- Release date: May 19, 1995;
- Running time: 109 minutes
- Country: Argentina
- Language: Spanish

= Historias breves =

Historias breves (lit. 'Short stories') is an Argentine feature-length film made up of nine short films directed, respectively, by Daniel Burman, Adrián Caetano, Jorge Gaggero, Tristán Gicovate, Andrés Tambornino and Ulises Rosell, Sandra Gugliotta, Lucrecia Martel, Pablo Ramos, and Bruno Stagnaro. It debuted in theaters on May 19, 1995.

The film brings together the winners of the first edition of the Argentine National Film Board's (INCAA) annual public script competition, the grand prize of which is the budget to produce a short film. Eventually screened in national theaters, the omnibus film gave rise and recognition to a new generation of Argentine filmmakers known collectively as the New Argentine Cinema—a wave of contemporary filmmaking that began in the mid-1990s in reaction to decades of political and economic crises in the country.

==Background==

Filmmaker Lucrecia Martel explained in a 2008 interview that the premiere of the compilation film was “unprecedented” in Argentina and came about after all the directors of the short films banded together and visited the Argentine National Film Board (INCAA) headquarters in Buenos Aires repeatedly to ask the script contest organizers to premiere all the short films as a string of films in a theater. The filmmakers waited for hours until the contest organizers would meet with them and argued that it was a waste of state funding if they didn't exhibit the finished films. As a result, the films were exhibited on the dedicated screens of the national public circuit run by INCAA.

==Short films included==

| Original title | English title | Director | Writer | Summary |
|---|---|---|---|---|
| La ausencia | "Absence" | Pablo Ramos |  | A young man who tries to replace a lonely old watchmaker after discovering that he controls the lives of the people who pass by his street corner. |
| Cuesta abajo | "Downhill" | Adrián Caetano |  | A truck driver transporting a cargo of chickens, who becomes lost on an endless journey. |
| Dónde y cómo Oliveira perdió a Achala | "Where and How Oliveira Lost Achala" | Andrés Tambornino Ulises Rosell | Andrés Tambornino Ulises Rosell Rodrigo Moreno | Two men traveling in a car looking for a village, apparently on the wrong road. |
| Guarisove, los olvidados | "Guarisove, the Forgotten Ones" | Bruno Stagnaro |  | Two groups of soldiers in the Falkland Islands who are unaware of the coming war. |
| Niños envueltos | "Wrapped Children" or "Stuffed Grape Leaves" | Daniel Burman |  | A boy and girl who meet due to a confusion over home-delivery of meals |
| Noches áticas | "Attic Nights" | Sandra Gugliotta |  | A tarot card reader who works on a phone sex hotline and receives a briefcase full of money with instructions to take it out of the country for laundering. |
| Ojos de fuego | "Eyes of Fire" | Jorge Gaggero | Jorge Gaggero Matías Oks | A 13-year-old boy living in a miserable environment rebels and expresses himself with fire. |
| Rey muerto | "Dead King" | Lucrecia Martel |  | Set in the fictional village of Rey Muerto in northeastern Argentina, is about a woman who tries to escape her abusive husband with their three children. |
| La simple razón | "The Simple Reason" | Tristán Gicovate |  |  |

==Critical reception==

Film critic Claudio España of La Nación wrote:

The work of these young people does not seek visual artifice, and its filmic language is based on the immediate image, simple and far from excesses.

Clarín wrote:

Very good...rare quality in all aspects...creativity in a small format.

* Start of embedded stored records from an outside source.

Background: an optimization exercise with open tools, aiming at small area, a short achievable clock period and few clock cycles per item. Do not read the settings as production practice. Only simulation tests tie the RTL to the original design; equivalence was not proved. Power and IR drop assume default switching activity.

Setup of JK:
Design binary_neighborhood_count_3x3, start of the top module:
module binary_neighborhood_count_3x3 (
  input  logic        clk_i,
  input  logic        rst_ni,
  input  logic        in_valid_i,
  output logic        in_stall_o,
  input  logic        pixel_i,
  output logic        out_valid_o,
  input  logic        out_stall_i,
  output logic [3:0]  count_o,
  output logic [9:0]  row_o,
  output logic [9:0]  column_o,
  output logic        run_end_o,
  output logic        image_end_o,
  input  logic        cfg_valid_i,
  output logic        cfg_ready_o,
  input  logic [1:0]  cfg_index_i,
  input  logic [10:0] cfg_data_i
);
For scale: ~3600 cells after synthesis, ~2300 flip-flops, ~0.056 mm² of cells after synthesis.
export LEC_CHECK = 0
export CAP_MARGIN = 20
export CORE_MARGIN = 2
export CORE_UTILIZATION = 60
export CTS_CLUSTER_DIAMETER = 100
export CTS_CLUSTER_SIZE = 25
export PLACE_DENSITY = 0.7
export SETUP_SLACK_MARGIN = 4.8
export SLEW_MARGIN = 20
export TNS_END_PERCENT = 10
create_clock -name core_clock -period 7.0 [get_ports {clk_i}]
run.sh (not shown) runs the stock make flow with config.mk's settings and CLKGATE_MAP_FILE= SYNTH_SCRIPT=/design/flow/synth_recipe.tcl, a recipe that flattens the netlist after the stock synthesis.
Testbench counts of JK, summed over its fixed seeds: cycles 279,125, items 253,450.
#### Input delta (MS over JK)
-- flow/design.v --
<<< JK, line 112
  logic       dirty1_q, dirty2_q;
  logic       cgt_q, cge_q, rgt_q, rge_q;
  logic       in_stall_q, accept;
  logic       c0, r_ge1, r_ge2;            
  logic       c0_n, r_ge1_n, r_ge2_n;
>>> MS, line 112
  logic       dirty1_q, dirty2_q;
  logic       cgt_q, cge_q, rgt_q, rge_q;
  logic       in_ready_q, accept;         
  logic       c0, r_ge1, r_ge2;            
  logic       c0_n, r_ge1_n, r_ge2_n;
<<< JK, line 119
  logic [9:0] c_idl, r_idl;
  logic       re_idl, lr_idl;
  assign accept = in_valid_i && !in_stall_q;
  always_comb begin
    c_adv  = re_q ? 10'd0 : inc10(c_q);
>>> MS, line 119
  logic [9:0] c_idl, r_idl;
  logic       re_idl, lr_idl;
  assign accept = in_valid_i && in_ready_q;
  always_comb begin
    c_adv  = re_q ? 10'd0 : inc10(c_q);
<<< JK, line 158
      col_q    <= '0;
      row_q    <= '0;
      c_q      <= '0;
      r_q      <= '0;
      re_q     <= 1'b0;
      lr_q     <= 1'b0;
      ghi_q    <= 8'd1;
      c0       <= 1'b1;
      r_ge1    <= 1'b0;
      r_ge2    <= 1'b0;
      glo_q    <= 8'd1;
      dirty1_q <= 1'b0;
      dirty2_q <= 1'b0;
    end else begin
>>> MS, line 158
      col_q    <= '0;
      row_q    <= '0;
      dirty1_q <= 1'b1;
      dirty2_q <= 1'b0;
    end else begin
<<< JK, line 174
        row_q <= r_adv;
      end
      c_q      <= c_n;
      r_q      <= r_n;
      re_q     <= re_n;
      lr_q     <= lr_n;
      ghi_q    <= onehot8(c_n[9:7]);
      c0       <= c0_n;
      r_ge1    <= r_ge1_n;
      r_ge2    <= r_ge2_n;
      glo_q    <= onehot8(c_n[6:4]);
      dirty1_q <= cfg_valid_i;
      dirty2_q <= dirty1_q;
    end
  end
  always_ff @(posedge clk_i) begin
>>> MS, line 165
        row_q <= r_adv;
      end
      dirty1_q <= cfg_valid_i;
      dirty2_q <= dirty1_q;
    end
  end
  always_ff @(posedge clk_i) begin
    c_q   <= c_n;
    r_q   <= r_n;
    re_q  <= re_n;
    lr_q  <= lr_n;
    ghi_q <= onehot8(c_n[9:7]);
    c0    <= c0_n;
    r_ge1 <= r_ge1_n;
    r_ge2 <= r_ge2_n;
    glo_q <= onehot8(c_n[6:4]);
  end
  always_ff @(posedge clk_i) begin
<<< JK, line 433
  always_ff @(posedge clk_i or negedge rst_ni) begin
    if (!rst_ni) begin
      in_stall_q <= 1'b0;
    end else begin
      in_stall_q <= cfg_valid_i || dirty1_q || dirty2_q || stall_n;
    end
  end
  assign in_stall_o  = in_stall_q;
  assign out_valid_o = ov_q;
  assign count_o     = oc_q;
>>> MS, line 426
  always_ff @(posedge clk_i or negedge rst_ni) begin
    if (!rst_ni) begin
      in_ready_q <= 1'b0;
    end else begin
      in_ready_q <= !(cfg_valid_i || dirty1_q || dirty2_q || stall_n);
    end
  end
  assign in_stall_o  = !in_ready_q;
  assign out_valid_o = ov_q;
  assign count_o     = oc_q;
Findings:
On total power, JK beats MS.
MS reached the final stage; the timing, DRC and antenna checks on its layout passed.
Re average footprint of a synthesized cell: MS and JK aren't equal, and the higher value belongs to JK.
For the layout overhead on the synthesized area, MS came in 0.67 points lower than JK did.
From JK to MS the numbers moved as follows: proportion of synthesized flip-flops having asynchronous set or reset fell by 1.8 points; static power due to leakage fell by about 1.3%; via count fell by about 1.7%; final antenna diode count fell by 3.
Testbench counts of MS, summed over its fixed seeds: cycles 279,125, items 253,450.


## north
binary_neighborhood_count_3x3, a different RTL version from the one above (not shown whole).
Size: ~3,600 cells after synthesis, ~48 I/O pins, roughly 56,000 µm² of cells after synthesis.
export LEC_CHECK = 0
export CAP_MARGIN = 20
export CORE_MARGIN = 2
export CORE_UTILIZATION = 60
export CTS_CLUSTER_DIAMETER = 100
export CTS_CLUSTER_SIZE = 25
export PLACE_DENSITY = 0.7
export SETUP_SLACK_MARGIN = 4.8
export SLEW_MARGIN = 20
export TNS_END_PERCENT = 10
create_clock -name core_clock -period 7.0 [get_ports {clk_i}]
Testbench counts of north, summed over its fixed seeds: cycles 279,125, items 253,450.
--- input diff north..south ---
-- flow/design.v --
<<< north, line 112
  logic       dirty1_q, dirty2_q;
  logic       cgt_q, cge_q, rgt_q, rge_q;
  logic       in_stall_q, accept;
  logic       c0, r_ge1, r_ge2;            
  logic       c0_n, r_ge1_n, r_ge2_n;
>>> south, line 112
  logic       dirty1_q, dirty2_q;
  logic       cgt_q, cge_q, rgt_q, rge_q;
  logic       in_ready_q, in_stall_q, accept;   
  logic       c0, r_ge1, r_ge2;            
  logic       c0_n, r_ge1_n, r_ge2_n;
<<< north, line 119
  logic [9:0] c_idl, r_idl;
  logic       re_idl, lr_idl;
  assign accept = in_valid_i && !in_stall_q;
  always_comb begin
    c_adv  = re_q ? 10'd0 : inc10(c_q);
>>> south, line 119
  logic [9:0] c_idl, r_idl;
  logic       re_idl, lr_idl;
  assign accept = in_valid_i && in_ready_q;
  always_comb begin
    c_adv  = re_q ? 10'd0 : inc10(c_q);
<<< north, line 158
      col_q    <= '0;
      row_q    <= '0;
      dirty1_q <= 1'b1;
      dirty2_q <= 1'b0;
    end else begin
>>> south, line 158
      col_q    <= '0;
      row_q    <= '0;
      c_q      <= '0;
      r_q      <= '0;
      re_q     <= 1'b0;
      lr_q     <= 1'b0;
      ghi_q    <= 8'd1;
      glo_q    <= 8'd1;
      c0       <= 1'b1;
      r_ge1    <= 1'b0;
      r_ge2    <= 1'b0;
      dirty1_q <= 1'b0;
      dirty2_q <= 1'b0;
    end else begin
<<< north, line 165
        row_q <= r_adv;
      end
      dirty1_q <= cfg_valid_i;
      dirty2_q <= dirty1_q;
    end
  end
  always_ff @(posedge clk_i) begin
    c_q   <= c_n;
    r_q   <= r_n;
    re_q  <= re_n;
    lr_q  <= lr_n;
    ghi_q <= onehot8(c_n[9:7]);
    c0    <= c0_n;
    r_ge1 <= r_ge1_n;
    r_ge2 <= r_ge2_n;
    glo_q <= onehot8(c_n[6:4]);
  end
  always_ff @(posedge clk_i) begin
>>> south, line 174
        row_q <= r_adv;
      end
      c_q      <= c_n;
      r_q      <= r_n;
      re_q     <= re_n;
      lr_q     <= lr_n;
      ghi_q    <= onehot8(c_n[9:7]);
      glo_q    <= onehot8(c_n[6:4]);
      c0       <= c0_n;
      r_ge1    <= r_ge1_n;
      r_ge2    <= r_ge2_n;
      dirty1_q <= cfg_valid_i;
      dirty2_q <= dirty1_q;
    end
  end
  always_ff @(posedge clk_i) begin
<<< north, line 233
  logic [9:0] br_q, bc_q;
  logic       bimg_q, bsel_q, blr_q, brge1_q;
  logic       emit, bfree_now, head_load, ov_q;
  logic [2:0] base;
  logic [1:0] addend;
>>> south, line 240
  logic [9:0] br_q, bc_q;
  logic       bimg_q, bsel_q, blr_q, brge1_q;
  logic       emit, bfree_now, head_load, ov_q, ovn_q;
  logic [2:0] base;
  logic [1:0] addend;
<<< north, line 248
  logic       ere_q[QD];
  logic       qne, pop, push_b, pushq;
  assign head_load = !ov_q || !out_stall_i;
  assign emit      = (pend_q != 4'd0) && head_load;
  assign bfree_now = (pend_q == 4'd0) || (((pend_q & (pend_q - 4'd1)) == 4'd0) && emit);
>>> south, line 255
  logic       ere_q[QD];
  logic       qne, pop, push_b, pushq;
  assign head_load = ovn_q || !out_stall_i;
  assign emit      = (pend_q != 4'd0) && head_load;
  assign bfree_now = (pend_q == 4'd0) || (((pend_q & (pend_q - 4'd1)) == 4'd0) && emit);
<<< north, line 365
  always_ff @(posedge clk_i or negedge rst_ni) begin
    if (!rst_ni) begin
      ov_q <= 1'b0;
    end else if (head_load) begin
      ov_q <= emit;
    end
  end
>>> south, line 372
  always_ff @(posedge clk_i or negedge rst_ni) begin
    if (!rst_ni) begin
      ov_q  <= 1'b0;
      ovn_q <= 1'b1;
    end else if (head_load) begin
      ov_q  <= emit;
      ovn_q <= !emit;
    end
  end
<<< north, line 400
      logic [3:0] p_i, p_a;
      logic [3:0] n_i, n_a;
      em  = (pend_q != 4'd0) && ((hl == 1) || !ov_q);
      bf  = (pend_q == 4'd0) || (((pend_q & (pend_q - 4'd1)) == 4'd0) && em);
      ovn = ((hl == 1) || !ov_q) ? em : 1'b1;
      if (bf && qne) begin
        p_i = pend_pop;
>>> south, line 409
      logic [3:0] p_i, p_a;
      logic [3:0] n_i, n_a;
      em  = (pend_q != 4'd0) && ((hl == 1) || ovn_q);
      bf  = (pend_q == 4'd0) || (((pend_q & (pend_q - 4'd1)) == 4'd0) && em);
      ovn = ((hl == 1) || ovn_q) ? em : 1'b1;
      if (bf && qne) begin
        p_i = pend_pop;
<<< north, line 426
  always_ff @(posedge clk_i or negedge rst_ni) begin
    if (!rst_ni) begin
      in_stall_q <= 1'b1;
    end else begin
      in_stall_q <= cfg_valid_i || dirty1_q || dirty2_q || stall_n;
    end
  end
>>> south, line 435
  always_ff @(posedge clk_i or negedge rst_ni) begin
    if (!rst_ni) begin
      in_stall_q <= 1'b0;
      in_ready_q <= 1'b1;
    end else begin
      in_stall_q <= cfg_valid_i || dirty1_q || dirty2_q || stall_n;
      in_ready_q <= !(cfg_valid_i || dirty1_q || dirty2_q || stall_n);
    end
  end
--- outcome ---
south vs north — height of the chip rose 1.2 µm. Diff north -> south: area share of fa/ha/maj cells after synthesis now sits at about the same level; data required time at the worst endpoint grew by 2.00 ns. Initial core utilization in south vs north: down 0.34 points. Relative to north, the synthesized area of south is higher by 440 µm². south: total area of multi-input combinational cells higher than north. Reported for south and north, max-cap violation count turned out identical to the last digit. The area growth from synthesis to layout in south sits 1.6 points above the value recorded for north. Lower multi-input logic portion of the cell area goes to north over south. For the flop-to-flop setup slack, south came in 0.06 ns lower than north did. Diff north..south | clock network contribution to total cell area | negligible. Against north, south comes in about 1.4% higher on core box area.
Testbench counts of south, summed over its fixed seeds: cycles 279,125, items 253,450.

[re-timing with driven ports]
In the flow no input, the clock included, has a driving cell. The finished layouts below were timed again as built, in two steps.
Step 1 sets driving cells, clkbuf_16 on the clock port and buf_2 on the other inputs (assumed; they add their load-dependent delay and slew).
Step 2 also shifts input and output timing later by t, the mid clock arrival at the registers, as if the neighbouring blocks saw the same clock.
Slacks: ideal / step 1 / step 2; pairs: ideal / step 1.
run	t, ns	slack for setup (ns)	clock arrival spread, ns
JK	0.748	4.248 / 4.190 / 3.727	0.047 / 0.047
MS	0.754	4.269 / 4.201 / 3.724	0.035 / 0.035
north	0.752	4.221 / 4.153 / 3.534	0.034 / 0.033
south	0.746	4.297 / 4.297 / 3.738	0.052 / 0.052
After both steps setup and hold are still met in every run listed. The setup slack of north, which loses most, moves by -0.068 ns with the drivers and by -0.687 ns with both steps.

Film scholars Raúl Manrupe and María Alejandra Portela wrote:

...of surprising quality. One of the few innovative premieres (aesthetically and conceptually). Some (Ojos de fuego; Dónde y cómo..., Rey muerto) stand out, but the general level is excellent. Much more than formal exercises.

El Amante del Cine magazine wrote:

The technical aspects are, for the most part, impeccable and in service to the stories. Which is to say: they are not distracting excesses and do not undermine the structure. One might enjoy one [film] more than another...but you leave the theater...having seen a cinematic program composed of attractive short stories with diverse atmospheres and goals.

==Legacy==
Filmmaker Lucrecia Martel says that the premiere of Historias breves was "very successful" and drew 10,000 viewers. "It also inspired people," she says, "to study filmmaking and to start making shorts. It was a really important phenomenon in spiritual terms. Curiously, many of the directors who began their careers at the time—’95 or ’96—are still making films today. That event inaugurated the activity of a lot of directors, and also a lot of young people’s interest in film." Film scholar Haden Guest says it helped inaugurate the New Argentine Cinema and “is really where the [movement] began.”